If yours is a low-risk* pregnancy, then your chances of
miscarriage are not increased by exercising.
In fact, research has shown that the rate of miscarriage is actually
lower in runners and aerobic dancers than it is in women who don’t exercise at
all (Pregnancy and Fitness, Baker 2013).
“Exercise will cause
your waters to break”.
Not true! Your waters
will break in due course, when it is the right time.
“Exercise will take
nutrients from your baby”.
As long as you are eating a well-balanced diet and following
a sensible, regular exercise routine that is suitable for your stage of pregnancy
then there is no reason why any nutrients will be diverted away from your
growing baby. Exercise actually seems to
improve the function and growth of the placenta due to the increase in blood
vessels produced as an adaptation to exercise
Exercises to avoid
- Avoid exercises that require you to work at a high intensity. In general I recommend that my clients work at level of 50-60% of their max (you should still be able to talk comfortably).
- From 12 weeks onwards it is recommended that you avoid lying flat on your back. This can be dealt with by elevating the “head” end of the surface you wish to lie on.
- It is best to avoid any exercise that requires you to raise your arms above your head, from 20 weeks.
- Avoid exercises with too much impact or twisting actions.
- It is also best to avoid exercises that stresses your pelvis laterally i.e. side lunges and some gym equipment.

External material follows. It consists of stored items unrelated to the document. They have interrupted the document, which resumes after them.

===== src/rtl/trace_pkg.sv =====
// Shared definitions for the execution-trace buffer: FSM encoding and the
// bit layout of one stored trace entry.
package trace_pkg;

    typedef enum logic [1:0] {
        ST_IDLE  = 2'd0,
        ST_ARMED = 2'd1,
        ST_POST  = 2'd2,
        ST_DRAIN = 2'd3
    } trace_state_e;

    // Entry layout, LSB first: flags, rd, wdata, instr, pc.
    localparam int FLAG_REGWRITE = 0;
    localparam int FLAG_MEMWRITE = 1;
    localparam int FLAGS_LSB     = 0;
    localparam int FLAGS_W       = 2;
    localparam int RD_LSB        = 2;
    localparam int RD_W          = 5;
    localparam int WDATA_LSB     = RD_LSB + RD_W;

    function automatic int entry_w(input int xlen);
        return 3 * xlen + RD_W + FLAGS_W;
    endfunction

    function automatic int instr_lsb(input int xlen);
        return WDATA_LSB + xlen;
    endfunction

    function automatic int pc_lsb(input int xlen);
        return WDATA_LSB + 2 * xlen;
    endfunction

endpackage
<file path="config.mk">
export PLATFORM = sky130hd
export DESIGN_NAME = rf_scoreboard
export DESIGN_NICKNAME = d
export VERILOG_FILES = /design/src/rtl/rf_scoreboard.sv
export SDC_FILE = /design/constraint.sdc
export NUM_CORES = 1
export LEC_CHECK = 0
export ABC_CLOCK_PERIOD_IN_PS = 4150
export BUFFER_PORTS_ARGS = -buffer_cell sky130_fd_sc_hd__buf_4
export CORE_MARGIN = 4
export CORE_UTILIZATION = 50
export CTS_BUF_LIST = sky130_fd_sc_hd__clkbuf_16
export DETAILED_ROUTE_END_ITERATION = 12
export PLACE_DENSITY_LB_ADDON = 0.08
export SLEW_MARGIN = 20
export SYNTH_ARGS = -nofsm -noshare
export SYNTH_HDL_FRONTEND = slang
export SYNTH_SLANG_ARGS = --single-unit
</file>
<file path="constraint.sdc">
create_clock -name clk -period 4.15 [get_ports clk]
set_input_delay 0.415 -clock clk [delete_from_list [all_inputs] [get_ports clk]]
set_output_delay 0.415 -clock clk [all_outputs]
set_load 0.005 [all_outputs]
</file>
<file path="src/rtl/rf_scoreboard.sv">
`default_nettype none
// ============================================================================
// Module   : rf_scoreboard
// Purpose  : Register-file scoreboard and issue interlock for an 8 x 16-bit
//            register file. Counts issued-but-not-written-back writers per
//            register and stalls issue on RAW hazards or when a destination
//            register's pending count is already at MAX_PENDING.
// Options  : RF_SCOREBOARD_BYPASS_EN - a source whose only pending writer is
//            being written back this cycle is not treated as pending.
// Revision : 1.0 - initial release
// ============================================================================
module rf_scoreboard #(
    parameter int MAX_PENDING = 3,
    parameter int CNT_W       = 2
) (
    input  logic       clk,
    input  logic       rst,
    input  logic       issue_valid,
    input  logic       issue_rs_used,
    input  logic       issue_rt_used,
    input  logic [2:0] issue_rs_sel,
    input  logic [2:0] issue_rt_sel,
    input  logic       issue_wr_en,
    input  logic [2:0] issue_wr_sel,
    input  logic       wb_valid,
    input  logic [2:0] wb_sel,
    input  logic       flush,
    output logic       stall,
    output logic [7:0] busy_mask,
    output logic       err
);

    localparam logic [CNT_W-1:0] C_MAX = CNT_W'(MAX_PENDING);
    localparam logic [CNT_W-1:0] C_ONE = CNT_W'(1);

    logic [CNT_W-1:0] r_cnt [8];
    logic             r_err;
    logic [7:0]       w_pend;
    logic [7:0]       w_inc;
    logic [7:0]       w_dec;
    logic             w_full;
    logic             w_fire;
    logic             w_orphan_wb;

    // Source-hazard view of each register (optionally relaxed by WB bypass)
    always_comb begin
        for (int i = 0; i < 8; i++) begin
            w_pend[i] = (r_cnt[i] != '0);
`ifdef RF_SCOREBOARD_BYPASS_EN
            if ((r_cnt[i] == C_ONE) && wb_valid && (wb_sel == 3'(i))) begin
                w_pend[i] = 1'b0;
            end
`endif
        end
    end

    // Issue interlock; the destination overflow check never uses the bypass
    always_comb begin
        w_full = (r_cnt[issue_wr_sel] == C_MAX);
        stall  = issue_valid & ((issue_rs_used & w_pend[issue_rs_sel]) |
                                (issue_rt_used & w_pend[issue_rt_sel]) |
                                (issue_wr_en   & w_full));
        w_fire = issue_valid & ~stall & ~flush;
    end

    // Per-register increment / guarded decrement strobes
    always_comb begin
        for (int i = 0; i < 8; i++) begin
            w_inc[i] = w_fire & issue_wr_en & (issue_wr_sel == 3'(i));
            w_dec[i] = wb_valid & (wb_sel == 3'(i)) & (r_cnt[i] != '0);
        end
        w_orphan_wb = wb_valid & ~flush & (r_cnt[wb_sel] == '0);
    end

    // Pending-writer counters; flush kills every in-flight writer
    always_ff @(posedge clk) begin
        for (int i = 0; i < 8; i++) begin
            if (!rst) begin
                r_cnt[i] <= '0;
            end else if (flush) begin
                r_cnt[i] <= '0;
            end else if (w_inc[i] && !w_dec[i]) begin
                r_cnt[i] <= r_cnt[i] + C_ONE;
            end else if (w_dec[i] && !w_inc[i]) begin
                r_cnt[i] <= r_cnt[i] - C_ONE;
            end
        end
    end

    // Sticky protocol error: writeback of a register with no pending writer
    always_ff @(posedge clk) begin
        if (!rst) begin
            r_err <= 1'b0;
        end else if (w_orphan_wb) begin
            r_err <= 1'b1;
        end
    end

    // Busy mask is a pure function of the counter registers
    always_comb begin
        for (int i = 0; i < 8; i++) begin
            busy_mask[i] = (r_cnt[i] != '0);
        end
    end

    assign err = r_err;

endmodule
`default_nettype wire

</file>
==> results_dict.tcl <==
set metrics [dict create \
    core_um2 3337 \
    postCtsSetupBuffers 0 \
    clkTransAtPathRegs_ns 0.05 \
    placed_cell_area_um2 1934 \
    synth_flop_cell "edfxtp_1" \
    hold_viol_final 0 \
    hold_buffers 0 \
    synth-edff-count 16 \
    ys_top_cells_by_count "inv_1, edfxtp_1, nand2_1" \
    syn-cell-area_um2 1735 \
    critPathArrivalTime_ns 3.01 \
    synthTopCellsByArea "edfxtp_1, a211oi_2, ha_1, inv_1, nand3_2" \
    p_leak_uw 0.0007408 \
    fin_crit_sh 0.7240 \
    ant_nets 0 \
    die_w_um 66.92 \
    ys_warn_count 0 \
    firstDrtPassIters 4 \
    worstPathMaxFanout 15 \
    critical_path_class "in2reg" \
    n_antenna_cell 0 \
    grt_start_max_net_pins 17 \
    grt_pass1_wl_mm 7.100 \
    cts.sinks 17 \
    io_pins 30 \
    seq_area_frac_synth 0.2884 \
    slew_headroom 0.3703 \
    peakVddDrop_mv 0.1948 \
    dp_slack_ns 0.9496 \
    cts_tree "done" \
    setup_ws_ns 1.145 \
    wl_per_cell_um 17.82 \
    grt-ovfl-total 0 \
    synth-async-reset-ratio 0 \
    drt_wl_total_mm 4.383 \
    initial_core_util 0.5201 \
    die_h_um 66.92 \
    synthCells 177 \
    worstHoldPathType "in2reg" \
    tns_ns 0 \
    max_cap_violations 0 \
    worstSetupStartpointType "input port" \
    dp.cells 242 \
    setup_violations 0 \
    cts_inserted_buffers 3 \
    avgSynthCellArea_um2 9.805 \
    yosysMostFrequentCell "inv_1" \
    wl_met1_mm 1.888 \
    grt_pass1_vias 1423 \
    post_cts_resized 0 \
    clockRootBuffer "clkbuf_16" \
    antenna_found_initial 0 \
    die_area_um2 4478 \
    synth_largest_area_cell "edfxtp_1" \
    place_congestion 0.8285 \
    power.density_nw_per_um2 262.9 \
    wl_met3_um 344 \
    fin_cells 246 \
    max_freq_mhz 332.8 \
    nets 229 \
    rows 21 \
    routed.top_layer "met4" \
    skew_ns 0.001914 \
    synth_fp_nets 205 \
    required_ns 4.15 \
    port_buffers 29 \
    ys_ff_latch 17 \
    syn2layout_area_growth_pct 16.08 \
    grt_setup_unrepaired "false" \
    first_iter_violations 92 \
    slew_violations 0 \
    via_count 1520 \
    h-tree-depth 1 \
    final_area_um2 2014 \
    dr_wl_met2_mm 2.115 \
    min_period_ns 3.005 \
    clockBufferDepth 2 \
    tightest_slew_ns 0.9446 \
    dp_hpwl_mm 3.359 \
    ys_types 45 \
    track_usage 0.2113 \
    endpoint_kind "flip-flop" \
    viasPerCell 6.179 \
    synth_top_cell_area_share 0.2769 \
    clk-insertion-delay-late_ns 0.25 \
    drcViolationCount 0 \
    outcome "finished clean" \
    layout-drive-gt1-share 0.3000 \
]
## cells by family after synthesis
logic type | synth area share
simple gates | 0.2105
fa+ha+maj | 0.05768
flops | 0.2884
buf+inv | 0.1002
mux | 0.06994
compound gates | 0.2733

- Abdominal flexion exercises i.e. sit-ups/crunches/v-sits etc. should be off the schedule until your tummy muscles have healed sufficiently after birth.
- Finally, any exercise that you don’t feel comfortable doing, either physically or mentally, should be avoided! It’s your body so listen to what it is telling you!!!
*If you are unsure whether you
have a low-risk pregnancy, consult your doctor.